## DESCRIPTION OF THE TASK
A verbatim transcript of the lines below, starting at the first and ending with the one that holds "set_output_delay 0.44 -clock", is what should be produced.

## Stored items
>>>>
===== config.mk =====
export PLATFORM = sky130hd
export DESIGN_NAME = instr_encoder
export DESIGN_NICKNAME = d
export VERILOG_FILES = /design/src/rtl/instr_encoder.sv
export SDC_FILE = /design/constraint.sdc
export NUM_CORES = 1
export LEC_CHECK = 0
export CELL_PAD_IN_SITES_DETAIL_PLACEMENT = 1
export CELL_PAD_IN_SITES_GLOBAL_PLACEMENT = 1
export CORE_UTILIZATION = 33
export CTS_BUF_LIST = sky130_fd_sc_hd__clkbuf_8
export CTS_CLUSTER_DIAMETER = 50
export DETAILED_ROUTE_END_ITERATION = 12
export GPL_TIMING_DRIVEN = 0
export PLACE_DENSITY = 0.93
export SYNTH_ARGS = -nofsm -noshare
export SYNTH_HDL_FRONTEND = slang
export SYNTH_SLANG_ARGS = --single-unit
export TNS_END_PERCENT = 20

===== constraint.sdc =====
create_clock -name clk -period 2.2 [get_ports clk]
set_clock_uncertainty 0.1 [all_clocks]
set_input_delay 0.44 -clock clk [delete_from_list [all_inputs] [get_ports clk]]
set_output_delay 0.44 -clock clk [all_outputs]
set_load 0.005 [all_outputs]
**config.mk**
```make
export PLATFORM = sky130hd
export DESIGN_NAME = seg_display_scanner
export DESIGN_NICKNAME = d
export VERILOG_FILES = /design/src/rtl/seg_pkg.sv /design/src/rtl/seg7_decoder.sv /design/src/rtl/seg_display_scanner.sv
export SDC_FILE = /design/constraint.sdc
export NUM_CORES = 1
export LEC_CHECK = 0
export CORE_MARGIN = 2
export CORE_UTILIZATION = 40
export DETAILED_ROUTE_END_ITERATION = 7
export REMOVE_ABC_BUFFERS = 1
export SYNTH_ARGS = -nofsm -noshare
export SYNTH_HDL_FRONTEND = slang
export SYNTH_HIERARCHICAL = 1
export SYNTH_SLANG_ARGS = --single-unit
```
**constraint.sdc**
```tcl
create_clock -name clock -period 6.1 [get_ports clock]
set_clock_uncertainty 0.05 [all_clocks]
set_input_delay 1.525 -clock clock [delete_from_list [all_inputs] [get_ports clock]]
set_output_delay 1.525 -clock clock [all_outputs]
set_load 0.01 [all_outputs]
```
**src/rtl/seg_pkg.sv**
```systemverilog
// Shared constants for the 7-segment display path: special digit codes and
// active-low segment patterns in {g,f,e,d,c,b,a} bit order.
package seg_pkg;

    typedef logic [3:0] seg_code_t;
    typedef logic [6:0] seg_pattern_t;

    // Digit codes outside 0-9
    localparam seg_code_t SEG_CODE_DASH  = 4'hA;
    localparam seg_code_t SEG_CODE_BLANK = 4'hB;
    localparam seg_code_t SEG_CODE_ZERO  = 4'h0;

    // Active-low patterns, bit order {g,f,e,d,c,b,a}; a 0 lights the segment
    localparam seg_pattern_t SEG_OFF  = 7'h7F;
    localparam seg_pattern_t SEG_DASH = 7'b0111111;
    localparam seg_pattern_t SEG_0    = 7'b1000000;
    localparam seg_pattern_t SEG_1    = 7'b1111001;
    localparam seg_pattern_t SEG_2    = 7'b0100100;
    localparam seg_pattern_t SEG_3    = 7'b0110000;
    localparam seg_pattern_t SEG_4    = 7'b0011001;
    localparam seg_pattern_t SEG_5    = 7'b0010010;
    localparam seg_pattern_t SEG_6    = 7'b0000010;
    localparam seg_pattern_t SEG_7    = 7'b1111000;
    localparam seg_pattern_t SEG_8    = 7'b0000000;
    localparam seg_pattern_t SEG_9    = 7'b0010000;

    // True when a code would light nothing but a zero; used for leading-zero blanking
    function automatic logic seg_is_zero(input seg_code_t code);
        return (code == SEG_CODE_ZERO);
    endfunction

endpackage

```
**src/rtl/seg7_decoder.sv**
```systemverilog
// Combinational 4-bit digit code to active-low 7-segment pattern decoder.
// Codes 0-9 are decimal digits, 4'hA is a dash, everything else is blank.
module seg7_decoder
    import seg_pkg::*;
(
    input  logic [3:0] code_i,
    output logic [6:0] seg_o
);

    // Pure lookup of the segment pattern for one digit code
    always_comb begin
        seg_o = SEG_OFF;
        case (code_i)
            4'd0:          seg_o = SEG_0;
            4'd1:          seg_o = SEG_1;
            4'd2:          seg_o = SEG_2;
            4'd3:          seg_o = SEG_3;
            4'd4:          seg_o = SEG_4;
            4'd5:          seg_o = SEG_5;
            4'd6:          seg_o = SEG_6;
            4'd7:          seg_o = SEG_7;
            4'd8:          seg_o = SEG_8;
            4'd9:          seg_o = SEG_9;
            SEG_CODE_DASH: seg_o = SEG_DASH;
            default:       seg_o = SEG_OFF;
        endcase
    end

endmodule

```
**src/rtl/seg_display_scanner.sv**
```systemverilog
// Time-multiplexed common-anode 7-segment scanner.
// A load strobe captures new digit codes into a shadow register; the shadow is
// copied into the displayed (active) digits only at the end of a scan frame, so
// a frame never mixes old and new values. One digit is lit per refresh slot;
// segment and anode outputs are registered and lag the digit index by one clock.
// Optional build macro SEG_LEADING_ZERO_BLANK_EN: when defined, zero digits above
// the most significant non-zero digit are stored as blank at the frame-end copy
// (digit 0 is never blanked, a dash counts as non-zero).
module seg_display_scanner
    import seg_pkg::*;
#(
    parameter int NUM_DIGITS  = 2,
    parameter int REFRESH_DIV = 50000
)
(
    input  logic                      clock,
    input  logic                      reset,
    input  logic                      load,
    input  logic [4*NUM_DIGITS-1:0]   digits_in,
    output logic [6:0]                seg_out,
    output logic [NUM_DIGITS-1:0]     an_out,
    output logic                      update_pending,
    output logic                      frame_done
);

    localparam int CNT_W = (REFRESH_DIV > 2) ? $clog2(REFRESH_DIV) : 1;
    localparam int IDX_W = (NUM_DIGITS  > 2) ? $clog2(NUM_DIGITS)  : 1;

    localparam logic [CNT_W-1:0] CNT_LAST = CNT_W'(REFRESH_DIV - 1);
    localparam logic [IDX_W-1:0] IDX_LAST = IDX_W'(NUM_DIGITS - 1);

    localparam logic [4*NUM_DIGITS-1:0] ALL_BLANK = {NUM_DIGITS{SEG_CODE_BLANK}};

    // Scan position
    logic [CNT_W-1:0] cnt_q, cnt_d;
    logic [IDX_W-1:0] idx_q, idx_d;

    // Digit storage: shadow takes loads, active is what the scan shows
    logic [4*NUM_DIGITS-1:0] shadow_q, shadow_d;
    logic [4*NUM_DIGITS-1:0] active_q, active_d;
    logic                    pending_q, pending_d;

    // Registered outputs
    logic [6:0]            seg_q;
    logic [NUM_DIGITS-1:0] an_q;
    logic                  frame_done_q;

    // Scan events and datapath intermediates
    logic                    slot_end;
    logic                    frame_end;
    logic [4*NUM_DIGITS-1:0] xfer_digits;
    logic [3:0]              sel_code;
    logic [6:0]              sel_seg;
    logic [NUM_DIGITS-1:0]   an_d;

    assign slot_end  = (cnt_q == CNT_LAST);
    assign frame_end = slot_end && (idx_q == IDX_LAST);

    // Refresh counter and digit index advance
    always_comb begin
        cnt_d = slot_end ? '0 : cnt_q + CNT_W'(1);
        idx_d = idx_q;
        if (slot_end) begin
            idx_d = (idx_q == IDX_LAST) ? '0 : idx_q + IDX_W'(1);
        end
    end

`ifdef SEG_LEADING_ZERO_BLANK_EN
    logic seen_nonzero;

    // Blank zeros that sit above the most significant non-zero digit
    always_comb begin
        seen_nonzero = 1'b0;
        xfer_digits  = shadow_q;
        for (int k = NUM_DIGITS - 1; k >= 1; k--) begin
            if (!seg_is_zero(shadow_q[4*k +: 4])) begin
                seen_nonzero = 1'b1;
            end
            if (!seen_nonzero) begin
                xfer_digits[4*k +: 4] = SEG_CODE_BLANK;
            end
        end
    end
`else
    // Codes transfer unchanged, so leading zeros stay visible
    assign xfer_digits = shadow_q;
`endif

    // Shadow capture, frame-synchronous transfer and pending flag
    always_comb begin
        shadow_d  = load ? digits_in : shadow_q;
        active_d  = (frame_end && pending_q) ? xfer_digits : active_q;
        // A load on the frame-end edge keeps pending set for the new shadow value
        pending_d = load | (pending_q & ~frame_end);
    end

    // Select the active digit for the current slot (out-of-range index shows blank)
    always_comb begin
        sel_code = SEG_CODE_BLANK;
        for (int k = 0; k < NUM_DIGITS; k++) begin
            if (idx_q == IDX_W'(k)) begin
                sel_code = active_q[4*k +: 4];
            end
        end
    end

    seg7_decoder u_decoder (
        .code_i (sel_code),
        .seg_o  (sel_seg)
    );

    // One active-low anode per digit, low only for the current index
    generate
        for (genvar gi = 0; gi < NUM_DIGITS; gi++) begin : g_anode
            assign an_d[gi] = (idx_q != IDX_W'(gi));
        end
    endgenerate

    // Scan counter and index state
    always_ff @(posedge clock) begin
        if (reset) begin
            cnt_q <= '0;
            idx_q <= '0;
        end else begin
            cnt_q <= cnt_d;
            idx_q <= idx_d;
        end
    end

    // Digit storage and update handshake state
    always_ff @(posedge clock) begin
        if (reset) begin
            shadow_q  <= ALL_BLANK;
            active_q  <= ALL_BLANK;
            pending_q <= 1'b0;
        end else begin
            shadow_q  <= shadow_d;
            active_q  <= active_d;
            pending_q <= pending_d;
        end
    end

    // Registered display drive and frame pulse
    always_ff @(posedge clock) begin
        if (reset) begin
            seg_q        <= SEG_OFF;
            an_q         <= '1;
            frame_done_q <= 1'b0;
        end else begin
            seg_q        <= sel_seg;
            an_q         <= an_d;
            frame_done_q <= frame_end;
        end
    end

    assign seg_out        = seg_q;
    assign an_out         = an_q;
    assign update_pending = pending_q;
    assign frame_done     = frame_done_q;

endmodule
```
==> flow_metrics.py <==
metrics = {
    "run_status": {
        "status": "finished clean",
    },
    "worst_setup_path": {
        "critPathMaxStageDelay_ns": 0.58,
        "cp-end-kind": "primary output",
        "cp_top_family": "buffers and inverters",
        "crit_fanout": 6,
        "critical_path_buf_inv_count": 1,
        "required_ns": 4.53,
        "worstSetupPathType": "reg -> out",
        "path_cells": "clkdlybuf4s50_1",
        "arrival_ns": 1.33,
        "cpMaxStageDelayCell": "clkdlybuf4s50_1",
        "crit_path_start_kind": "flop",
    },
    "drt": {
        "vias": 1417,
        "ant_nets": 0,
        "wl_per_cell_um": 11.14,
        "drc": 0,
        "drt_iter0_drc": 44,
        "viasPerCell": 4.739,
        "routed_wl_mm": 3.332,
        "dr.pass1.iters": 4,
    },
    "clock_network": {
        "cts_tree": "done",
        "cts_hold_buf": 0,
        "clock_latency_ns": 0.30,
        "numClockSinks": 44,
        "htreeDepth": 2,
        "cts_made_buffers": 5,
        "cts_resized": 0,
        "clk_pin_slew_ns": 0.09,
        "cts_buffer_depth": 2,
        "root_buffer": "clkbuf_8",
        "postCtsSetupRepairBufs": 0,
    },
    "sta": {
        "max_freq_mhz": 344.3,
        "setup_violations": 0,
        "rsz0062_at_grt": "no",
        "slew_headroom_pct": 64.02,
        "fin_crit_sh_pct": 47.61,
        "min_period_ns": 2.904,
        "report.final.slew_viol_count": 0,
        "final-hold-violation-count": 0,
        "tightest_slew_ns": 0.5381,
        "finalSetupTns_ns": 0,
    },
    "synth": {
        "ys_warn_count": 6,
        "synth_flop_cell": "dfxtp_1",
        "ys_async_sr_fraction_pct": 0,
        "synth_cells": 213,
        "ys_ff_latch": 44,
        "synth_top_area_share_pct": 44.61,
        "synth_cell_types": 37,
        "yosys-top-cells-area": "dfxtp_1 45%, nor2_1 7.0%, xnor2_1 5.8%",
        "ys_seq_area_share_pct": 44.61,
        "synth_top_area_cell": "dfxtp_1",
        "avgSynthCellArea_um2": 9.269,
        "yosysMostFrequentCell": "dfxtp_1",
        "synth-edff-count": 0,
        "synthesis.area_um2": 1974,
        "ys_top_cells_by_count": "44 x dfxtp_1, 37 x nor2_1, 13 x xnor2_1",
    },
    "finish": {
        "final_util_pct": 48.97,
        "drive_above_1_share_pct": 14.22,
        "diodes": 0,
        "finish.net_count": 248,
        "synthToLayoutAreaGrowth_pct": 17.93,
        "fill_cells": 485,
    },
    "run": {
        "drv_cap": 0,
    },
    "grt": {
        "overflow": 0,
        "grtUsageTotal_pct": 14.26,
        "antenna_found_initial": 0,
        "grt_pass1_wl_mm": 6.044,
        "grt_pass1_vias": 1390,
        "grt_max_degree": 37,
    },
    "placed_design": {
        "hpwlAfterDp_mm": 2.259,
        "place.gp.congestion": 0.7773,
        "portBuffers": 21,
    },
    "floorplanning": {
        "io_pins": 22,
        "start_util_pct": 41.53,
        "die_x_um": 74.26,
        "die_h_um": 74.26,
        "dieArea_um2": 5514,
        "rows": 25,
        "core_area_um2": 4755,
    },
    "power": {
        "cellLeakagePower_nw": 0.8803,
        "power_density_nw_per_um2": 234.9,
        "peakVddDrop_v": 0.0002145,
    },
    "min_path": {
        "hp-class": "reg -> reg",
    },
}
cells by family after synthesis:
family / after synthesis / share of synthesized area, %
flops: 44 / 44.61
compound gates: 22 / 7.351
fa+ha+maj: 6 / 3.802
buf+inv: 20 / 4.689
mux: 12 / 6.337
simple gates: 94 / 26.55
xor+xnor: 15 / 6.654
<<<<
## SOLUTION
===== config.mk =====
export PLATFORM = sky130hd
export DESIGN_NAME = instr_encoder
export DESIGN_NICKNAME = d
export VERILOG_FILES = /design/src/rtl/instr_encoder.sv
export SDC_FILE = /design/constraint.sdc
export NUM_CORES = 1
export LEC_CHECK = 0
export CELL_PAD_IN_SITES_DETAIL_PLACEMENT = 1
export CELL_PAD_IN_SITES_GLOBAL_PLACEMENT = 1
export CORE_UTILIZATION = 33
export CTS_BUF_LIST = sky130_fd_sc_hd__clkbuf_8
export CTS_CLUSTER_DIAMETER = 50
export DETAILED_ROUTE_END_ITERATION = 12
export GPL_TIMING_DRIVEN = 0
export PLACE_DENSITY = 0.93
export SYNTH_ARGS = -nofsm -noshare
export SYNTH_HDL_FRONTEND = slang
export SYNTH_SLANG_ARGS = --single-unit
export TNS_END_PERCENT = 20

===== constraint.sdc =====
create_clock -name clk -period 2.2 [get_ports clk]
set_clock_uncertainty 0.1 [all_clocks]
set_input_delay 0.44 -clock clk [delete_from_list [all_inputs] [get_ports clk]]
set_output_delay 0.44 -clock clk [all_outputs]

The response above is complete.